Improved the speed of transferring large files using asyncio.DatagramProtocol

asyncio.DatagramProtocolProvides a base class for implementing the datagram (UDP) protocol. With this optimization, transferring large files (say 60 MiB) using asyncio UDP will be more than 100 times faster than with Python 3.10.

This is achieved by calculating the size of the buffer once and storing it in a property. asyncio.DatagramProtocolThis enables an order of magnitude speedup when transferring large files over UDP .

The author of the PR msoxzw provided the following test script .

For the math library: optimized comb(n, k) and perm(n, k=None)

Python 3.8 mathadded the comb(n, k) and perm(n, k=None) functions to the standard library. Both are used to count the number of ways to select k elements from n unique elements, combreturning the result of an unordered computation, and permreturning the result of an ordered computation. (Annotation: That is, one seeks the number of combinations, and the other seeks the number of permutations)

The optimizations for 3.11 consist of several smaller improvements, such as using a divide-and-conquer algorithm to implement Karatsuba's multiplication of large numbers, and doing computations with C unsigned long longtypes instead of Python integers when possible comb( * ).

Another improvement is for small k values ​​(0 <= k <= n <= 67):

(Annotation: The following two paragraphs are incomprehensible, skip for now)

对于 0 <= k <= n <= 67, comb(n, k) always fits into a uint64_t.
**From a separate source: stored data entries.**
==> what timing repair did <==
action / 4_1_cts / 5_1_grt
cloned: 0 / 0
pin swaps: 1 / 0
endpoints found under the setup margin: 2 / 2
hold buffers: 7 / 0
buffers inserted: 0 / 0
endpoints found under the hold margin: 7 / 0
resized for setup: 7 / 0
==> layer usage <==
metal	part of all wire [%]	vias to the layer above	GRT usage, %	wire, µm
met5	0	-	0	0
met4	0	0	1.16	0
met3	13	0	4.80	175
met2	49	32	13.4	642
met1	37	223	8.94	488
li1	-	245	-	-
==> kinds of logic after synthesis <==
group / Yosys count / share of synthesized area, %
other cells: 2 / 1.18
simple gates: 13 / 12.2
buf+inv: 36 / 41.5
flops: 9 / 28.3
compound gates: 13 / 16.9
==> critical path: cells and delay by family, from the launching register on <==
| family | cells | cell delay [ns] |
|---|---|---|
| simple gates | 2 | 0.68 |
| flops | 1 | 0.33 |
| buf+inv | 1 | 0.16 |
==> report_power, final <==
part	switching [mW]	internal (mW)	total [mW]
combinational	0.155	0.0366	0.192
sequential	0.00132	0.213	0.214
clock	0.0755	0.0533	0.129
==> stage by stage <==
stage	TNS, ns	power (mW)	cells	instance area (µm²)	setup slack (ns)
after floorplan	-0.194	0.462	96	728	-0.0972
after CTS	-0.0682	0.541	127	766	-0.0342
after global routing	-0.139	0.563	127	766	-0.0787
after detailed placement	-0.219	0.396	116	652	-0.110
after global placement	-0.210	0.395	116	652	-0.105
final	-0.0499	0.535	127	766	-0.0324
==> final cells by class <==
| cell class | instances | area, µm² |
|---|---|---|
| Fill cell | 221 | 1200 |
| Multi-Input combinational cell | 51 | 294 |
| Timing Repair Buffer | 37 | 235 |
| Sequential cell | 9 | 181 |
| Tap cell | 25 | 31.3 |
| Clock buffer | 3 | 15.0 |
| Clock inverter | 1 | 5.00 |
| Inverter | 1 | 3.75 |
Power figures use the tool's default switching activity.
`src/hw/ft245_defines.svh`:
```
// ft245 bridge parameters: chip bus width, fifo depth and apb register map
`ifndef FT245_DEFINES_SVH
`define FT245_DEFINES_SVH

// one byte per transfer on the chip bus
`define FT_DATA_W 8

// 512 entries per direction
`define FT_FIFO_AW 9

// apb address width and register offsets
`define FT_APB_AW 4

`define FT_REG_DATA 4'h0

`define FT_REG_STATUS 4'h4

`endif

```
`src/hw/ft245_pkg.sv`:
```
// ft245 bridge types: engine states, apb request and response, chip pin groups
`default_nettype none

`include "ft245_defines.svh"

package ft245_pkg;

	typedef logic [`FT_DATA_W-1:0] ft_byte_t;

	typedef enum logic [1:0] {
		ST_IDLE,
		ST_READ_OE,
		ST_READ,
		ST_WRITE
	} ft_state_e;

	typedef struct packed {
		logic                  psel;
		logic                  penable;
		logic                  pwrite;
		logic [`FT_APB_AW-1:0] paddr;
		logic [31:0]           pwdata;
	} apb_req_t;

	typedef struct packed {
		logic [31:0] prdata;
		logic        pready;
		logic        pslverr;
	} apb_rsp_t;

	// chip flags, both active low
	typedef struct packed {
		logic rde_n;
		logic txe_n;
	} ft_status_t;

	typedef struct packed {
		logic rd_n;
		logic oe_n;
		logic wr_n;
	} ft_ctrl_t;

endpackage

`default_nettype wire

```
`src/hw/ft245_sync_engine.sv`:
```
// ft245 sync engine: runs the chip read and write handshake on ftdi_clk
`timescale 1ns/10ps
`default_nettype none

module ft245_sync_engine (
	input  logic                  ftdi_clk,
	input  logic                  rst,
	input  ft245_pkg::ft_status_t status,
	input  logic                  in_full,
	input  logic                  out_empty,
	output ft245_pkg::ft_ctrl_t   ctrl,
	output logic                  in_wr,
	output logic                  out_rd
);

	ft245_pkg::ft_state_e state;

	logic rd_n;
	logic oe_n;
	logic rd_go;
	logic wr_go;
	logic wr_active;

	// chip has data and there is room for it
	assign rd_go = ~status.rde_n & ~in_full;

	// writes only when no read is waiting
	assign wr_go = ~rd_go & ~status.txe_n & ~out_empty;

	// wr_n follows the fifo head directly
	assign wr_active = (state == ft245_pkg::ST_WRITE) & ~out_empty;

	// capture the bus byte on the same edge the chip hands it over
	assign in_wr = (state == ft245_pkg::ST_READ) & ~rd_n & ~status.rde_n & ~in_full;

	// pop only when the chip takes the byte
	assign out_rd = wr_active & ~status.txe_n;

	assign ctrl = '{
		rd_n: rd_n,
		oe_n: oe_n,
		wr_n: ~wr_active
	};

	always_ff @(posedge ftdi_clk) begin
		if (rst) begin
			state <= ft245_pkg::ST_IDLE;
			rd_n <= 1'b1;
			oe_n <= 1'b1;
		end else begin
			case (state)
				ft245_pkg::ST_IDLE: begin
					if (rd_go) begin
						// turn the bus around first
						oe_n <= 1'b0;
						state <= ft245_pkg::ST_READ_OE;
					end else if (wr_go) begin
						state <= ft245_pkg::ST_WRITE;
					end
				end
				ft245_pkg::ST_READ_OE: begin
					// rd_n one cycle behind oe_n
					rd_n <= 1'b0;
					state <= ft245_pkg::ST_READ;
				end
				ft245_pkg::ST_READ: begin
					if (status.rde_n | in_full) begin
						rd_n <= 1'b1;
						oe_n <= 1'b1;
						state <= ft245_pkg::ST_IDLE;
					end
				end
				ft245_pkg::ST_WRITE: begin
					// refused byte stays at the fifo head
					if (status.txe_n | out_empty) begin
						state <= ft245_pkg::ST_IDLE;
					end
				end
				default: begin
					rd_n <= 1'b1;
					oe_n <= 1'b1;
					state <= ft245_pkg::ST_IDLE;
				end
			endcase
		end
	end

endmodule

`default_nettype wire

```
`config.mk`:
```
export PLATFORM = sky130hd
export DESIGN_NAME = ft245_sync_engine
export DESIGN_NICKNAME = d
export VERILOG_FILES = /design/src/hw/ft245_pkg.sv /design/src/hw/ft245_sync_engine.sv
export VERILOG_INCLUDE_DIRS = /design/src /design/src/hw
export SDC_FILE = /design/constraint.sdc
export NUM_CORES = 1
export LEC_CHECK = 0
export BUFFER_PORTS_ARGS = -buffer_cell sky130_fd_sc_hd__buf_4
export CAP_MARGIN = 0
export CELL_PAD_IN_SITES_DETAIL_PLACEMENT = 1
export CELL_PAD_IN_SITES_GLOBAL_PLACEMENT = 2
export CORE_AREA = 3 3 40 42
export CTS_CLUSTER_SIZE = 25
export DETAILED_ROUTE_END_ITERATION = 6
export DIE_AREA = 0 0 43 45
export PLACE_DENSITY_LB_ADDON = 0.2
export SYNTH_ARGS = -nofsm -noshare
export SYNTH_HDL_FRONTEND = slang
export SYNTH_SLANG_ARGS = --single-unit
export TNS_END_PERCENT = 100
```
`constraint.sdc`:
```
create_clock -name ftdi_clk -period 1.72 [get_ports ftdi_clk]
set_clock_uncertainty 0.2 [all_clocks]
set_input_delay 0.344 -clock ftdi_clk [delete_from_list [all_inputs] [get_ports ftdi_clk]]
set_output_delay 0.344 -clock ftdi_clk [all_outputs]
set_load 0.03 [all_outputs]
```
==> results.sh, run 1 <==
export IMPL_hpwl_um=504
export IMPL_synth_cell_area_um2=228
export IMPL_grt_antenna_before_repair=0
export IMPL_grt_pass1_wl_um=1050
export IMPL_p_int_w=0.000211
export IMPL_grt_start_max_net_pins=10
export IMPL_drive_gt1_share_pct=46.3
export IMPL_ys_top_cells_by_count="4 x dfxtp_1, 4 x nor2_1"
export IMPL_cts_sinks=4
export IMPL_ys_types=20
export IMPL_place_congestion=0.741
export IMPL_irDropWorstVdd_mv=0.172
export IMPL_synth_edff_count=0
export IMPL_port_buffers=10
export IMPL_ys_warnings_count=0
export IMPL_post_route_util_pct=26.6
export IMPL_required_ps=1180
export IMPL_critPathKind="flop to output pin"
export IMPL_die_h_um=45
export IMPL_firstDrtPassIters=2
export IMPL_clk_pin_slew_worst_paths_ps=40
export IMPL_crit_arrival_ps=1090
export IMPL_syn_to_final_growth_pct=50.0
export IMPL_cp_max_fo=2
export IMPL_tightest_slew_ps=184
export IMPL_avgSynthCellArea_um2=7.59
export IMPL_cts_tree="done"
export IMPL_rows=13
export IMPL_fin_tns_setup_ps=0
export IMPL_postSynth_asyncResetShare_pct=0
export IMPL_cts_buffers_inserted=3
export IMPL_synthDominantCellAreaShare_pct=35.2
export IMPL_die_x_um=43
export IMPL_hold_path_class="input pin to flop"
export IMPL_synth_seq_cells=4
export IMPL_pin_count=11
export IMPL_start_kind="flop"
export IMPL_drt_iter0_markers=3
export IMPL_wl_per_cell_um=11.4
export IMPL_share_comb_of_total_power_pct=20.8
export IMPL_slew_limit_headroom_pct=87.7
export IMPL_r2r_worst_path_cells=4
export IMPL_fin_crit_sh_pct=94.8
export IMPL_whs_path_depth=2
export IMPL_layout_nets=49
export IMPL_p_per_area_mw_per_mm2=850
export IMPL_yosys_top_cells_area="dfxtp_1 35%, buf_4 6.6%, nor2_1 6.6%, a21oi_1 4.4%, a221o_1 4.4%"
export IMPL_finalMaxSlewViolations=0
export IMPL_fmax_ghz=0.613
export IMPL_switching_share_pct=27.4
export IMPL_wl_um=637
export IMPL_min_delay_start="rst"
export IMPL_ant_nets=0
export IMPL_fp_dieArea_mm2=0.00194
export IMPL_rsz0062_at_grt="no"
export IMPL_grt_pass1_vias=277
export IMPL_cts_root_buf="clkbuf_4"
export IMPL_grt_use_total_pct=7.24
export IMPL_worstSkewPairLatency_ps=230
export IMPL_vias=255
export IMPL_diodes=0
export IMPL_yosysSeqAreaShare_pct=35.2
export IMPL_final_hold_viol_count=0
export IMPL_status="finished clean"
export IMPL_switching_power_w=0.0000795
export IMPL_vias_per_cell=4.55
export IMPL_syn_nets=36
export IMPL_seqPwrFrac_pct=38.7
export IMPL_setup_violations=0
export IMPL_clkPwrFrac_pct=40.5
export IMPL_overflow=0
export IMPL_clockBufferDepth=2
export IMPL_reg2reg_slack_ps=400
export IMPL_layout_min_cycle_time_ps=1630
export IMPL_postSynthCellCount=30
export IMPL_fp_coreArea_mm2=0.00128
export IMPL_regToRegStartpoint="state[0]$_SDFFE_PP0P_"
export IMPL_worstHoldEndpoint="state[0]$_SDFFE_PP0P_"
export IMPL_synthFlopType="dfxtp_1"
export IMPL_drc=0
export IMPL_end_kind="output pin"
export IMPL_post_synth_top_area_cell="dfxtp_1"
export IMPL_p_leak_nw=0.153
export IMPL_htree_levels=1
export IMPL_drv_cap=0
export IMPL_start_util_pct=17.7
export IMPL_rr_endpoint="rd_n$_SDFFE_PP1P_"
[layout make-up]
type / count / area, um^2
Sequential cell: 4 / 81.3
Fill cell: 167 / 943
Tap cell: 15 / 18.8
Clock buffer: 3 / 22.5
Timing Repair Buffer: 12 / 90.1
Multi-Input combinational cell: 20 / 121
Inverter: 2 / 7.51
[worst max-delay path by stage]
stage	from	end	cells past startpoint
2_1_floorplan	state[0]$_SDFFE_PP0P_	in_wr	4
3_3_place_gp	in_full	in_wr	5
3_5_place_dp	in_full	in_wr	5
4_1_cts	state[1]$_SDFFE_PP0P_	out_rd	3
5_1_grt	state[0]$_SDFFE_PP0P_	in_wr	4
6_report	state[0]$_SDFFE_PP0P_	in_wr	4
[cell usage in the layout (no fill, tap or decap), drive strengths merged]
cell type | synthesis | routed
clkbuf | 1 | 3
nand3b | 1 | 1
a21oi | 2 | 2
or2 | 2 | 2
dfxtp | 4 | 4
a31oi | 1 | 1
o22ai | 1 | 1
inv | 2 | 2
nor3 | 2 | 2
a221o | 1 | 1
nand3 | 1 | 1
a22oi | 1 | 1
a21o | 1 | 1
o21ai | 1 | 1
o21bai | 1 | 1
buf | 3 | 12
nand2 | 1 | 1
nor2 | 4 | 4
[routing by layer]
layer	track usage [%]	share of wire (%)	vias to the layer above
met5	0	0	-
li1	-	-	126
met1	7.93	43	119
met4	7.23	0	0
met3	0	6.3	0
met2	12.6	50	10
[critical path, stage by stage, from the launching register on]
cell	delay [ps]
dfxtp_1	310
nor3_2	220
nand2_1	70
nor2_1	90
buf_4	160
[cell families after synthesis]
logic type | Yosys count | synth area share (%)
buffers and inverters | 6 | 13.7
flip-flops | 4 | 35.2
AND/OR/NAND/NOR | 11 | 24.7
AO/OA/AOI/OAI | 9 | 26.4
[metrics by stage]
step / hold slack, ps / instances / cell area [um^2] / setup slack, ps / power (W)
6_report: 101 / 56 / 342 / 88.9 / 0.000290
5_1_grt: 118 / 56 / 342 / 31.5 / 0.000307
4_1_cts: 98.0 / 56 / 340 / 48.4 / 0.000296
3_5_place_dp: 319 / 53 / 313 / 83.4 / 0.000174
3_3_place_gp: 301 / 53 / 313 / 107 / 0.000172
2_1_floorplan: 213 / 30 / 228 / 50.7 / 0.000151
[power groups by stage]
stage / combinational [W] / clock, W / sequential, W
finish: 0.0000604 / 0.000117 / 0.000112
global route: 0.0000666 / 0.000126 / 0.000114
CTS: 0.0000613 / 0.000122 / 0.000112
detailed placement: 0.0000605 / 0 / 0.000114
global placement: 0.0000593 / 0 / 0.000112
floorplan: 0.0000452 / 0 / 0.000106
[flip-flops by register name (all words and copies together) (netlist names)]
signal  cells
state       2
rd_n        1
oe_n        1
[repair_timing]
| action | CTS | global route |
|---|---|---|
| setup buffers | 0 | 0 |
| hold buffers | 0 | 0 |
| setup endpoints to repair | 1 | 1 |
| gates resized for setup | 1 | 1 |
| hold endpoints to repair | 0 | 0 |
(Power assumes the default switching activity.)
==> run 2: changes to the inputs <==
==> constraint.sdc (replaced) <==
create_clock -name ftdi_clk -period 1.72 [get_ports ftdi_clk]
set_clock_uncertainty 0.2 [all_clocks]
set_input_delay 0.172 -clock ftdi_clk [delete_from_list [all_inputs] [get_ports ftdi_clk]]
set_output_delay 0.172 -clock ftdi_clk [all_outputs]
set_load 0.03 [all_outputs]
==> run 2 against run 1 <==
Largest cell class unchanged. Register-to-register slack worse by 50 ps. Highest routed layer unchanged. Total power decreased by 1.3%. Global-route usage grew 0.17 points. Worst setup slack better by 60 ps. First-iteration DRC count up 33%. Worst hold slack worse by 19 ps. Critical endpoint unchanged. Via count stayed put. Fmax is 3.8% higher.
==> results.sh, run 2 (same netlist as run 1, synthesis figures left out) <==
export IMPL_timing_final_ws_setup_ps=149
export IMPL_setup_violations=0
export IMPL_fp_coreArea_mm2=0.00128
export IMPL_cts_setup_buffers=0
export IMPL_diodes=0
export IMPL_p_leak_nw=0.146
export IMPL_biggestRegsByFlops="state x2, oe_n x1, rd_n x1"
export IMPL_grt_pass1_wl_um=1040
export IMPL_tightest_slew_ps=313
export IMPL_grt_antenna_before_repair=0
export IMPL_crit_arrival_ps=1200
export IMPL_wl_per_cell_um=11.3
export IMPL_fin_tns_setup_ps=0
export IMPL_die_x_um=43
export IMPL_required_ps=1350
export IMPL_ant_nets=0
export IMPL_p_int_w=0.000208
export IMPL_cts_buffers_inserted=3
export IMPL_share_comb_of_total_power_pct=19.1
export IMPL_end_kind="output pin"
export IMPL_irDropWorstVdd_mv=0.157
export IMPL_clockBufferDepth=2
export IMPL_place_congestion=0.688
export IMPL_critPathKind="flop to output pin"
export IMPL_cts_tree="done"
export IMPL_post_place_ws_ps=348
export IMPL_drv_cap=0
export IMPL_post_route_util_pct=26.1
export IMPL_slew_limit_headroom_pct=79.1
export IMPL_multiInputGateArea_um2=121
export IMPL_pin_count=11
export IMPL_p_per_area_mw_per_mm2=854
export IMPL_fillers=159
export IMPL_overflow=0
export IMPL_rsz0062_at_grt="no"
export IMPL_seqPwrFrac_pct=40.1
export IMPL_fin_crit_sh_pct=91.3
export IMPL_final_hold_viol_count=0
export IMPL_final_common_cell="buf_4"
export IMPL_vias=255
export IMPL_switching_power_w=0.0000786
export IMPL_drt_iter0_markers=4
export IMPL_fmax_ghz=0.636
export IMPL_port_buffers=10
export IMPL_rows=13
export IMPL_grt_use_total_pct=7.40
export IMPL_largest_reg_flops=2
export IMPL_layout_common_cells="10 x buf_4, 4 x nor2_1, 4 x dfxtp_1"
export IMPL_start_kind="flop"
export IMPL_fp_dieArea_mm2=0.00194
export IMPL_die_h_um=45
export IMPL_total_power_w=0.000286
export IMPL_cp_max_fo=8
export IMPL_wl_um=623
export IMPL_layout_min_cycle_time_ps=1570
export IMPL_fin_area_um2=335
export IMPL_drive_gt1_share_pct=40.0
export IMPL_start_util_pct=17.7
export IMPL_cts_root_buf="clkbuf_4"
export IMPL_hold_path_class="input pin to flop"
export IMPL_clk_pin_slew_worst_paths_ps=40
export IMPL_htree_levels=1
export IMPL_switching_share_pct=27.5
export IMPL_vias_per_cell=4.64
export IMPL_drc=0
export IMPL_placedInstanceArea_um2=298
export IMPL_regMostFlops="state"
export IMPL_syn_to_final_growth_pct=47.3
export IMPL_seq_area_um2=80.1
export IMPL_clkPwrFrac_pct=40.7
export IMPL_cts_sinks=4
export IMPL_layout_nets=48
export IMPL_grt_pass1_vias=274
export IMPL_status="finished clean"
export IMPL_firstDrtPassIters=2
export IMPL_grt_start_max_net_pins=10
export IMPL_finalMaxSlewViolations=0
export IMPL_worstSkewPairLatency_ps=240
[run 2: cell types whose count changed in the layout (fill, tap and decap cells not counted), sizes merged]
cell,previous run,this run
dlygate4sd3,0,1
buf,12,10
[run 2: worst paths after layout]
kind	from	end	slack, ps	cells past startpoint
setup / recovery	state[0]$_SDFFE_PP0P_	in_wr	150	4
hold / removal	status[0]	state[0]$_SDFFE_PP0P_	80	4
setup reg to reg	state[0]$_SDFFE_PP0P_	rd_n$_SDFFE_PP1P_	350	3
hold reg to reg	oe_n$_SDFFE_PP1P_	oe_n$_SDFFE_PP1P_	310	2
[run 2: layer usage]
layer / wire (um) / vias up / global-route usage [%]
li1: - / 123 / -
met3: 36 / 0 / 1.59
met4: 0 / 0 / 7.23
met5: 0 / - / 0
met2: 332 / 8 / 11.1
met1: 255 / 124 / 8.65
[run 2: worst max-delay path, stage by stage, from the launching register on]
cell	delay [ps]
dfxtp_1	380
nor3_2	250
nand2_1	70
nor2_1	90
buf_4	160
[run 2: repair_timing]
action | in CTS | in global routing
gates resized for setup | 0 | 1
setup endpoints to repair | 0 | 1
hold buffers | 1 | 0
endpoints found under the hold margin | 4 | 0
[run 2: power groups by stage]
stage          clock network (W)  registers (W)   logic, W
2_1_floorplan                  0       0.000106  0.0000452
3_3_place_gp                   0       0.000115  0.0000525
3_5_place_dp                   0       0.000116  0.0000529
4_1_cts                 0.000125       0.000115  0.0000546
5_1_grt                 0.000134       0.000117  0.0000606
6_report                0.000117       0.000115  0.0000548
[run 2: layout make-up]
| cell class | instances | share of cell area (%) |
|---|---|---|
| Clock buffer | 3 | 6.72 |
| Inverter | 2 | 2.24 |
| Multi-Input combinational cell | 20 | 36.2 |
| Sequential cell | 4 | 23.9 |
| Tap cell | 15 | 5.60 |
| Timing Repair Buffer | 11 | 25.4 |
[run 2: metrics by stage]
step	hold WS [ps]	instances
4_1_cts	80.8	55
2_1_floorplan	41.1	30
5_1_grt	114	55
6_report	81.6	55
3_5_place_dp	182	51
3_3_place_gp	170	51
==> run 3: changes to the inputs <==
--- a/config.mk
+++ b/config.mk
@@ -10,10 +10,11 @@
 export CAP_MARGIN = 0
 export CELL_PAD_IN_SITES_DETAIL_PLACEMENT = 1
 export CELL_PAD_IN_SITES_GLOBAL_PLACEMENT = 2
-export CORE_AREA = 3 3 40 42
+export CORE_AREA = 10 10 47 49
 export CTS_CLUSTER_SIZE = 25
 export DETAILED_ROUTE_END_ITERATION = 6
-export DIE_AREA = 0 0 43 45
+export DIE_AREA = 0 0 57 59
+export MAX_ROUTING_LAYER = met4
 export PLACE_DENSITY_LB_ADDON = 0.2
 export SYNTH_ARGS = -nofsm -noshare
 export SYNTH_HDL_FRONTEND = slang
==> run 3 against run 2 <==
Via count shrank 1.6%. Register-to-register slack hardly changed. Cell count up 1.8%. Total power up 0.67%. Count of clock-buffer cells in the layout unchanged. Final area rose by 0.37%. Combinational power up 1%. First-iteration DRC count increased by 50%. Flip-flop and latch count unchanged. Sequential share of layout area shrank 0.089 points. Largest cell class unchanged. Highest routed layer is now met4.
==> results.sh, run 3 (same netlist as run 1, synthesis figures left out) <==
export IMPL_clk_pin_slew_worst_paths_ps=40
export IMPL_syn_to_final_growth_pct=47.8
export IMPL_start_kind="flop"
export IMPL_pin_count=11
export IMPL_final_common_cell="buf_4"
export IMPL_port_buffers=10
export IMPL_vias_per_cell=4.48
export IMPL_drive_gt1_share_pct=40.0
export IMPL_firstDrtPassIters=3
export IMPL_rows=14
export IMPL_fp_coreArea_mm2=0.00140
export IMPL_post_route_util_pct=24.0
export IMPL_worstSkewPairLatency_ps=240
export IMPL_total_power_w=0.000288
export IMPL_overflow=0
export IMPL_fin_tns_setup_ps=0
export IMPL_drc=0
export IMPL_place_congestion=0.694
export IMPL_required_ps=1350
export IMPL_ant_nets=0
export IMPL_p_leak_nw=0.146
export IMPL_p_per_area_mw_per_mm2=856
export IMPL_fin_crit_sh_pct=92.1
export IMPL_wl_per_cell_um=12.8
export IMPL_end_kind="output pin"
export IMPL_rsz0062_at_grt="no"
export IMPL_layout_min_cycle_time_ps=1580
export IMPL_crit_arrival_ps=1210
export IMPL_critPathKind="flop to output pin"
export IMPL_largest_reg_flops=2
export IMPL_timing_final_ws_setup_ps=136
export IMPL_grt_start_max_net_pins=10
export IMPL_grt_pass1_vias=267
export IMPL_layout_nets=48
export IMPL_grt_antenna_before_repair=0
export IMPL_diodes=0
export IMPL_cp_max_fo=8
export IMPL_cts_sinks=4
export IMPL_cts_buffers_inserted=3
export IMPL_biggestRegsByFlops="state x2, oe_n x1, rd_n x1"
export IMPL_post_place_ws_ps=351
export IMPL_fp_dieArea_mm2=0.00336
export IMPL_clockBufferDepth=2
export IMPL_start_util_pct=16.2
export IMPL_wl_um=718
export IMPL_grt_use_total_pct=5.15
export IMPL_htree_levels=1
export IMPL_layout_common_cells="10 x buf_4, 4 x nor2_1, 4 x dfxtp_1"
export IMPL_regMostFlops="state"
export IMPL_final_hold_viol_count=0
export IMPL_tightest_slew_ps=302
export IMPL_cts_tree="done"
export IMPL_finalMaxSlewViolations=0
export IMPL_die_h_um=59
export IMPL_die_x_um=57
export IMPL_slew_limit_headroom_pct=79.9
export IMPL_grt_pass1_wl_um=1210
export IMPL_vias=251
export IMPL_drv_cap=0
export IMPL_setup_violations=0
export IMPL_hold_path_class="input pin to flop"
export IMPL_cts_root_buf="clkbuf_4"
export IMPL_drt_iter0_markers=6
export IMPL_status="finished clean"
export IMPL_fillers=181
export IMPL_irDropWorstVdd_mv=0.168
export IMPL_fmax_ghz=0.631
==> run 3: worst paths after layout <==
check / from / to / slack, ps / cells past startpoint
worst min register to register: oe_n$_SDFFE_PP1P_ / oe_n$_SDFFE_PP1P_ / 350 / 2
worst max register to register: state[0]$_SDFFE_PP0P_ / rd_n$_SDFFE_PP1P_ / 350 / 3
worst max-delay path: state[0]$_SDFFE_PP0P_ / in_wr / 140 / 4
worst min-delay path: status[0] / state[0]$_SDFFE_PP0P_ / 80 / 4
==> run 3: final cells by class <==
class / count / area (um^2) / share of cell area (%)
repair buffers: 11 / 85.1 / 25.3
well taps: 16 / 20.0 / 5.95
clock buffers: 3 / 22.5 / 6.69
flip-flops and latches: 4 / 80.1 / 23.8
multi-input cells: 20 / 121 / 36.1
inverters: 2 / 7.51 / 2.23
==> run 3: metal layers <==
layer	part of all wire [%]	GRT usage, %	wire length, um	up-vias
met5	0	-	0	-
met4	4.0	8.05	29	0
met3	8.6	2.58	62	3
met2	47	6.82	340	11
met1	40	4.28	285	114
li1	-	-	-	123
==> run 3: critical path, stage by stage, from the launching register on <==
cell,delay [ps]
dfxtp_1,380
nor3_2,240
nand2_1,80
nor2_1,100
buf_4,170
==> run 3: power breakdown <==
group          internal, W  total [W]  switching [W]
sequential        0.000102   0.000115      0.0000131
combinational    0.0000281  0.0000554      0.0000273
clock            0.0000781   0.000118      0.0000400
==> run 3: what timing repair did <==
action,in CTS,in global routing
endpoints found under the setup margin,0,1
hold buffers,1,0
buffers inserted,0,0
gates resized for setup,0,1
hold endpoints to repair,4,0
==> run 3: through the flow <==
stage,cells,area (um^2),hold slack [ps]
detailed placement,52,299,176
finish,56,337,82.7
global placement,52,299,177
floorplan,30,228,41.1
global route,56,337,101
CTS,56,332,76.8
We compute it as comb_odd_part << shift where 2 ** shift is the largest power of two dividing comb(n, k) and comb_odd_part is comb(n, k) >> shift. comb_odd_part can be calculated efficiently via arithmetic modulo 2 ** 64, using three lookups and two uint64_t multiplications, while the necessary shift can be computed via Kummer’s theorem: it’s the number of carries when adding k to n - k in binary, which in turn is the number of set bits of n ^ k ^ (n - k). *

One more improvement is that the previous popcount-based code for computing the largest power of two dividing math.comb(n, k) (for small n) got replaced with a more direct method based on counting trailing zeros of the factorials involved. (*).

Python 3.10:

$ python -m pyperf timeit -s \
  'import math' -- 'math.comb(100, 55)'
.....................
Mean +- std dev: 3.72 us +- 0.07 us

# ---

$ python -m pyperf timeit -s \
  'import math' -- 'math.comb(10000, 5500)'
.....................
Mean +- std dev: 11.9 ms +- 0.1 ms

Python 3.11:

$ python -m pyperf timeit -s \
  'import math' -- 'math.comb(100, 55)'
.....................
Mean +- std dev: 476 ns +- 20 ns

# ---

$ python -m pyperf timeit -s \
  'import math' -- 'math.comb(10000, 5500)'
.....................
Mean +- std dev: 2.28 ms +- 0.10 ms

For the statistics library: optimized mean(data), variance(data, xbar=None) and stdev(data, xbar=None)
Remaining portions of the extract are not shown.